***** Task inputs *****

--- src/rtl/ppu_pkg.sv ---
// Shared types and constants for the PPU output packer.
package ppu_pkg;

    typedef enum logic [1:0] {
        IDLE  = 2'd0,
        PACK  = 2'd1,
        FLUSH = 2'd2,
        DONE  = 2'd3
    } state_t;

    localparam int WORD_BYTES = 4;
    localparam int BYTE_W     = 8;
    localparam int WORD_W     = WORD_BYTES * BYTE_W;
    localparam int LANE_W     = $clog2(WORD_BYTES);

endpackage

--- src/rtl/packer_fifo.sv ---
// Synchronous word FIFO between the byte packer and the GLB write port.
// Read data comes straight from the storage registers, so the head entry is valid the cycle after it is pushed.
module packer_fifo #(
    parameter int WIDTH = 32,
    parameter int DEPTH = 4
) (
    input  logic                     clk,
    input  logic                     rst,
    input  logic                     i_push,
    input  logic [WIDTH-1:0]         i_push_data,
    input  logic                     i_pop,
    output logic [WIDTH-1:0]         o_pop_data,
    output logic                     o_full,
    output logic                     o_empty,
    output logic [$clog2(DEPTH):0]   o_count
);

    localparam int PTR_W = $clog2(DEPTH);
    localparam int CNT_W = PTR_W + 1;

    logic [WIDTH-1:0] r_mem [DEPTH];
    logic [PTR_W-1:0] r_wr_ptr;
    logic [PTR_W-1:0] r_rd_ptr;
    logic [CNT_W-1:0] r_count;
    logic             w_push;
    logic             w_pop;

    assign w_push     = i_push && !o_full;
    assign w_pop      = i_pop && !o_empty;
    assign o_full     = (r_count == CNT_W'(DEPTH));
    assign o_empty    = (r_count == '0);
    assign o_count    = r_count;
    assign o_pop_data = r_mem[r_rd_ptr];

    // NOTE: the storage is reset because its head entry drives the write-data output,
    // which must read 0 out of reset; at this depth the cost is negligible.
    always_ff @(posedge clk or negedge rst) begin
        if (!rst) begin
            for (int i = 0; i < DEPTH; i++) r_mem[i] <= '0;
            r_wr_ptr <= '0;
            r_rd_ptr <= '0;
            r_count  <= '0;
        end else begin
            if (w_push) begin
                r_mem[r_wr_ptr] <= i_push_data;
                r_wr_ptr        <= r_wr_ptr + PTR_W'(1);
            end
            if (w_pop) r_rd_ptr <= r_rd_ptr + PTR_W'(1);
            case ({w_push, w_pop})
                2'b10:   r_count <= r_count + CNT_W'(1);
                2'b01:   r_count <= r_count - CNT_W'(1);
                default: r_count <= r_count;
            endcase
        end
    end

endmodule
<file path="src/rtl/mul_seq_pkg.sv">
// rtl/mul_seq_pkg.sv - shared widths and controller state type for the sequential 6x6 multiplier
package mul_seq_pkg;

    localparam int HALF_W = 3;
    localparam int OP_W   = 6;
    localparam int PROD_W = 12;
    localparam int PP_W   = 6;

    typedef enum logic [2:0] {
        IDLE = 3'd0,
        PP0  = 3'd1,
        PP1  = 3'd2,
        PP2  = 3'd3,
        PP3  = 3'd4,
        DONE = 3'd5
    } state_t;

endpackage

</file>
<file path="src/rtl/mul3x3_pp.sv">
// rtl/mul3x3_pp.sv - combinational unsigned 3x3 array multiplier built from AND terms and full adders
module mul3x3_pp
    import mul_seq_pkg::*;
(
    input  logic [HALF_W-1:0] x,
    input  logic [HALF_W-1:0] y,
    output logic [PP_W-1:0]   p
);

    function automatic logic [1:0] full_add(input logic fa, input logic fb, input logic fc);
        return {(fa & fb) | (fa & fc) | (fb & fc), fa ^ fb ^ fc};
    endfunction

    logic [HALF_W-1:0] w_row0;
    logic [HALF_W-1:0] w_row1;
    logic [HALF_W-1:0] w_row2;
    logic [HALF_W-1:0] w_add1;
    logic [HALF_W-1:0] w_add2;
    logic [HALF_W:0]   w_sum1;
    logic [HALF_W:0]   w_sum2;

    assign w_row0 = x & {HALF_W{y[0]}};
    assign w_row1 = x & {HALF_W{y[1]}};
    assign w_row2 = x & {HALF_W{y[2]}};

    // Each row ripples into the running sum; the low bit of every stage retires directly to p.
    assign w_add1 = {1'b0, w_row0[HALF_W-1:1]};
    assign w_add2 = w_sum1[HALF_W:1];

    always_comb begin : stage1
        logic       c;
        logic [1:0] fa;
        c      = 1'b0;
        w_sum1 = '0;
        for (int i = 0; i < HALF_W; i++) begin
            fa        = full_add(w_add1[i], w_row1[i], c);
            w_sum1[i] = fa[0];
            c         = fa[1];
        end
        w_sum1[HALF_W] = c;
    end

    always_comb begin : stage2
        logic       c;
        logic [1:0] fa;
        c      = 1'b0;
        w_sum2 = '0;
        for (int i = 0; i < HALF_W; i++) begin
            fa        = full_add(w_add2[i], w_row2[i], c);
            w_sum2[i] = fa[0];
            c         = fa[1];
        end
        w_sum2[HALF_W] = c;
    end

    assign p = {w_sum2, w_sum1[0], w_row0[0]};

endmodule

</file>
<file path="src/rtl/mul6x6_seq.sv">
// rtl/mul6x6_seq.sv - 6x6 unsigned multiplier sharing one 3x3 unit over four accumulate cycles
module mul6x6_seq
    import mul_seq_pkg::*;
#(
    parameter int SKIP_ZERO = 1
) (
    input  logic              clk,
    input  logic              rst_n,
    input  logic              in_valid,
    output logic              in_ready,
    input  logic [OP_W-1:0]   a,
    input  logic [OP_W-1:0]   b,
    output logic              out_valid,
    input  logic              out_ready,
    output logic [PROD_W-1:0] product,
    output logic              busy
);

    state_t              r_state;
    state_t              w_next;
    logic [OP_W-1:0]     r_ra;
    logic [OP_W-1:0]     r_rb;
    logic [PROD_W-1:0]   r_acc;
    logic [HALF_W-1:0]   w_x;
    logic [HALF_W-1:0]   w_y;
    logic [PP_W-1:0]     w_pp;
    logic [PROD_W-1:0]   w_pp_ext;
    logic [PROD_W-1:0]   w_addend;
    logic                w_zero_op;

    assign w_zero_op = (SKIP_ZERO != 0) && ((a == '0) || (b == '0));

    always_ff @(posedge clk or negedge rst_n) begin
        if (!rst_n) begin
            r_state <= IDLE;
            r_ra    <= '0;
            r_rb    <= '0;
            r_acc   <= '0;
        end else begin
            r_state <= w_next;
            case (r_state)
                IDLE: begin
                    if (in_valid) begin
                        r_ra  <= a;
                        r_rb  <= b;
                        r_acc <= '0;
                    end
                end
                PP0, PP1, PP2, PP3: r_acc <= r_acc + w_addend;
                default: ;
            endcase
        end
    end

    always_comb begin
        w_next = r_state;
        case (r_state)
            IDLE:    if (in_valid) w_next = w_zero_op ? DONE : PP0;
            PP0:     w_next = PP1;
            PP1:     w_next = PP2;
            PP2:     w_next = PP3;
            PP3:     w_next = DONE;
            DONE:    if (out_ready) w_next = IDLE;
            default: w_next = IDLE;
        endcase
    end

    // Operand halves for the shared unit, selected by which cross product this cycle adds.
    always_comb begin
        w_x = r_ra[HALF_W-1:0];
        w_y = r_rb[HALF_W-1:0];
        case (r_state)
            PP1: w_x = r_ra[OP_W-1:HALF_W];
            PP2: w_y = r_rb[OP_W-1:HALF_W];
            PP3: begin
                w_x = r_ra[OP_W-1:HALF_W];
                w_y = r_rb[OP_W-1:HALF_W];
            end
            default: ;
        endcase
    end

    mul3x3_pp u_pp (
        .x (w_x),
        .y (w_y),
        .p (w_pp)
    );

    assign w_pp_ext = PROD_W'(w_pp);

    always_comb begin
        w_addend = '0;
        case (r_state)
            PP0:      w_addend = w_pp_ext;
            PP1, PP2: w_addend = w_pp_ext << HALF_W;
            PP3:      w_addend = w_pp_ext << (2 * HALF_W);
            default:  ;
        endcase
    end

    assign in_ready  = (r_state == IDLE);
    assign out_valid = (r_state == DONE);
    assign busy      = (r_state != IDLE);
    assign product   = r_acc;

endmodule
</file>
===== src/rtl/uart2_tx_packetizer.sv =====
// Collects NUM_WORDS words, then feeds header + payload (MSB-first) bytes to a UART transmitter.
// Optional checksum byte after the payload when UART_PKT_CHECKSUM_EN is defined.
module uart2_tx_packetizer
    import uart2_tx_packetizer_pkg::*;
#(
    parameter int unsigned WORD_WIDTH = 16,
    parameter int unsigned NUM_WORDS  = 4,
    parameter logic [7:0]  HEADER     = DefaultHeader
) (
    input  logic                  clk,
    input  logic                  reset,
    input  logic [WORD_WIDTH-1:0] word_in,
    input  logic                  word_valid,
    output logic                  word_ready,
    input  logic                  tx_empty,
    output logic                  ld_tx_data,
    output logic [7:0]            tx_data,
    output logic                  busy,
    output logic                  pkt_done,
    output logic                  overflow
);

    localparam int unsigned Bpw    = WORD_WIDTH / 8;
    localparam int unsigned NumPay = NUM_WORDS * Bpw;
`ifdef UART_PKT_CHECKSUM_EN
    localparam int unsigned PktLen = NumPay + 2;
`else
    localparam int unsigned PktLen = NumPay + 1;
`endif
    localparam int unsigned CntW = bits_to_fit(NUM_WORDS);
    localparam int unsigned IdxW = bits_to_fit(PktLen);

    localparam logic [CntW-1:0] CntLast = CntW'(NUM_WORDS - 1);
    localparam logic [CntW-1:0] CntFull = CntW'(NUM_WORDS);
    localparam logic [IdxW-1:0] IdxLast = IdxW'(PktLen - 1);

    state_e                state_q, state_d;
    logic [CntW-1:0]       count_q, count_d;
    logic [IdxW-1:0]       idx_q, idx_d;
    logic [7:0]            tx_data_q, tx_data_d;
    logic                  pkt_done_q, pkt_done_d;
    logic                  overflow_q, overflow_d;
    logic [WORD_WIDTH-1:0] buf_q [NUM_WORDS];
    logic [WORD_WIDTH-1:0] buf_d [NUM_WORDS];
`ifdef UART_PKT_CHECKSUM_EN
    logic [7:0]            csum_q, csum_d;
`endif

    logic [7:0]      pay_bytes [NumPay];
    logic [IdxW-1:0] idx_nxt;
    logic [7:0]      next_byte;
    logic            accept;

    assign word_ready = (state_q == StCollect) && (count_q < CntFull);
    assign accept     = word_valid && word_ready;
    assign ld_tx_data = (state_q == StLoad);
    assign busy       = (state_q != StCollect);
    assign tx_data    = tx_data_q;
    assign pkt_done   = pkt_done_q;
    assign overflow   = overflow_q;

    // Flattened payload view: byte 0 is word 0 MSB.
    always_comb begin
        for (int w = 0; w < NUM_WORDS; w++) begin
            for (int b = 0; b < Bpw; b++) begin
                pay_bytes[w*Bpw+b] = buf_q[w][WORD_WIDTH-1-8*b -: 8];
            end
        end
    end

    // Byte to present after the current one; index 0 is the header.
    always_comb begin
        idx_nxt   = idx_q + 1'b1;
        next_byte = 8'h00;
        for (int p = 0; p < NumPay; p++) begin
            if (idx_nxt == IdxW'(p + 1)) next_byte = pay_bytes[p];
        end
`ifdef UART_PKT_CHECKSUM_EN
        if (idx_nxt == IdxLast) next_byte = csum_q;
`endif
    end

    always_comb begin
        state_d    = state_q;
        count_d    = count_q;
        idx_d      = idx_q;
        tx_data_d  = tx_data_q;
        pkt_done_d = 1'b0;
        overflow_d = overflow_q | (word_valid & ~word_ready);
        buf_d      = buf_q;
`ifdef UART_PKT_CHECKSUM_EN
        csum_d     = csum_q;
`endif

        unique case (state_q)
            StCollect: begin
                if (accept) begin
                    for (int w = 0; w < NUM_WORDS; w++) begin
                        if (count_q == CntW'(w)) buf_d[w] = word_in;
                    end
                    count_d = count_q + 1'b1;
                    if (count_q == CntLast) begin
                        state_d   = StLoad;
                        idx_d     = '0;
                        tx_data_d = HEADER;
                    end
                end
            end
            StLoad: begin
                if (!tx_empty) state_d = StWaitIdle;
            end
            StWaitIdle: begin
                if (tx_empty) begin
                    if (idx_q != IdxLast) begin
                        idx_d     = idx_nxt;
                        tx_data_d = next_byte;
                        state_d   = StLoad;
`ifdef UART_PKT_CHECKSUM_EN
                        if (idx_nxt <= IdxW'(NumPay)) csum_d = csum_q + next_byte;
`endif
                    end else begin
                        pkt_done_d = 1'b1;
                        count_d    = '0;
                        idx_d      = '0;
                        state_d    = StCollect;
`ifdef UART_PKT_CHECKSUM_EN
                        csum_d     = '0;
`endif
                    end
                end
            end
            default: state_d = StCollect;
        endcase
    end

    always_ff @(posedge clk) begin
        if (reset) begin
            state_q    <= StCollect;
            count_q    <= '0;
            idx_q      <= '0;
            tx_data_q  <= 8'h00;
            pkt_done_q <= 1'b0;
            overflow_q <= 1'b0;
            for (int w = 0; w < NUM_WORDS; w++) buf_q[w] <= '0;
`ifdef UART_PKT_CHECKSUM_EN
            csum_q     <= 8'h00;
`endif
        end else begin
            state_q    <= state_d;
            count_q    <= count_d;
            idx_q      <= idx_d;
            tx_data_q  <= tx_data_d;
            pkt_done_q <= pkt_done_d;
            overflow_q <= overflow_d;
            buf_q      <= buf_d;
`ifdef UART_PKT_CHECKSUM_EN
            csum_q     <= csum_d;
`endif
        end
    end

endmodule
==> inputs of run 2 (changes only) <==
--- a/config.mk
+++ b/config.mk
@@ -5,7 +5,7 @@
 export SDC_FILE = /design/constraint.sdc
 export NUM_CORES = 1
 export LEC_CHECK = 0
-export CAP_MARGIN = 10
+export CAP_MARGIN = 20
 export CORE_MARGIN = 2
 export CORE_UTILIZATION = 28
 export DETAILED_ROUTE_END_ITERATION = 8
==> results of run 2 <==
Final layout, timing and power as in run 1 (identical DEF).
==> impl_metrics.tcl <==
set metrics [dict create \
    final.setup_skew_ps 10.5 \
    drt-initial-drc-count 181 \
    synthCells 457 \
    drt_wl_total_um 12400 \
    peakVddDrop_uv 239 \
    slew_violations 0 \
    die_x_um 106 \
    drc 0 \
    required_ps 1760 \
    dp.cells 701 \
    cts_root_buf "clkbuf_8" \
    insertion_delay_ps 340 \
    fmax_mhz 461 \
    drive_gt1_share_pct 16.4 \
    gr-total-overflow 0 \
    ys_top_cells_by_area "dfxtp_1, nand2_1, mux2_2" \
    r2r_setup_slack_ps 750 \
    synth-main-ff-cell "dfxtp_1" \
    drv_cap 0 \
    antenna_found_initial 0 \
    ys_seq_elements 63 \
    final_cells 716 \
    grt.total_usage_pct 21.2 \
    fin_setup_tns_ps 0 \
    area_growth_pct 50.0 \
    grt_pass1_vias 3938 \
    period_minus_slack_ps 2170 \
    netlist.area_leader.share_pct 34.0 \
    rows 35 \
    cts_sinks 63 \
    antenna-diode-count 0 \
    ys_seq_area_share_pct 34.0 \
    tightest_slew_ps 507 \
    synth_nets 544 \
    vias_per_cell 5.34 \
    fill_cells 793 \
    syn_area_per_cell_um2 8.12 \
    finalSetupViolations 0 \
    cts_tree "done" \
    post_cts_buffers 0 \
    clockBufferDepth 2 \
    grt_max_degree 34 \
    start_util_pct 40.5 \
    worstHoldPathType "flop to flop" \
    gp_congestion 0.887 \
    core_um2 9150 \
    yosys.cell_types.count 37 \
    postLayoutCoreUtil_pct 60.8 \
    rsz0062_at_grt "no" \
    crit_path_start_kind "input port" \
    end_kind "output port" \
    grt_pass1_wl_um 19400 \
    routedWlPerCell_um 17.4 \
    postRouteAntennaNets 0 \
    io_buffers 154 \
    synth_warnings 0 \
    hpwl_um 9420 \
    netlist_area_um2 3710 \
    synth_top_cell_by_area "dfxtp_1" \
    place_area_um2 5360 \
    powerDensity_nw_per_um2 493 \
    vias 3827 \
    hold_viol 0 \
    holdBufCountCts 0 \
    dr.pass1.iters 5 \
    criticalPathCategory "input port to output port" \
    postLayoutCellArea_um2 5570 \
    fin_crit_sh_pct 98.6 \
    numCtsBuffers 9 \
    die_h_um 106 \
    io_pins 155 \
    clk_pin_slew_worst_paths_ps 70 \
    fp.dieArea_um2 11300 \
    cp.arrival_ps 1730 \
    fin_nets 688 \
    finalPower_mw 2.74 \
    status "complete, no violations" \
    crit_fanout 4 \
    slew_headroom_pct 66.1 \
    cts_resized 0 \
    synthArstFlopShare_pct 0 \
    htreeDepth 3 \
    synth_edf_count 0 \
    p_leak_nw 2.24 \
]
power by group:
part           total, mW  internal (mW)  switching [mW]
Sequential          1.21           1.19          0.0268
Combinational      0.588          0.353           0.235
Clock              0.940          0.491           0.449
==> src/rtl/lcd_evt_fifo.sv <==
// lcd_evt_fifo: first-word-fall-through event queue that drops pushes when full
module lcd_evt_fifo #(
  parameter int W = 16,
  parameter int DEPTH = 4
) (
  input logic clk,
  input logic rst,
  input logic push,
  input logic pop,
  input logic [W-1:0] din,
  output logic valid,
  output logic [W-1:0] dout,
  output logic drop
);
  localparam int AW = $clog2(DEPTH);
  logic [W-1:0] mem [DEPTH];
  logic [AW:0] wr_ptr, rd_ptr;
  logic full, do_push, do_pop;
  assign valid = wr_ptr != rd_ptr;
  assign full = wr_ptr == {~rd_ptr[AW], rd_ptr[AW-1:0]};
  assign do_pop = pop & valid;
  assign do_push = push & (~full | do_pop);
  assign drop = push & ~do_push;
  assign dout = valid ? mem[rd_ptr[AW-1:0]] : '0;
  always_ff @(posedge clk or posedge rst)
    if (rst) begin
      wr_ptr <= '0;
      rd_ptr <= '0;
    end else begin
      wr_ptr <= do_push ? wr_ptr + 1'b1 : wr_ptr;
      rd_ptr <= do_pop ? rd_ptr + 1'b1 : rd_ptr;
    end
  always_ff @(posedge clk)
    if (do_push) mem[wr_ptr[AW-1:0]] <= din;
endmodule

*****

** What is required **
Return all lines above that mention the word "export".

** Solution to the exercise **
 export SDC_FILE = /design/constraint.sdc
 export NUM_CORES = 1
 export LEC_CHECK = 0
-export CAP_MARGIN = 10
+export CAP_MARGIN = 20
 export CORE_MARGIN = 2
 export CORE_UTILIZATION = 28
 export DETAILED_ROUTE_END_ITERATION = 8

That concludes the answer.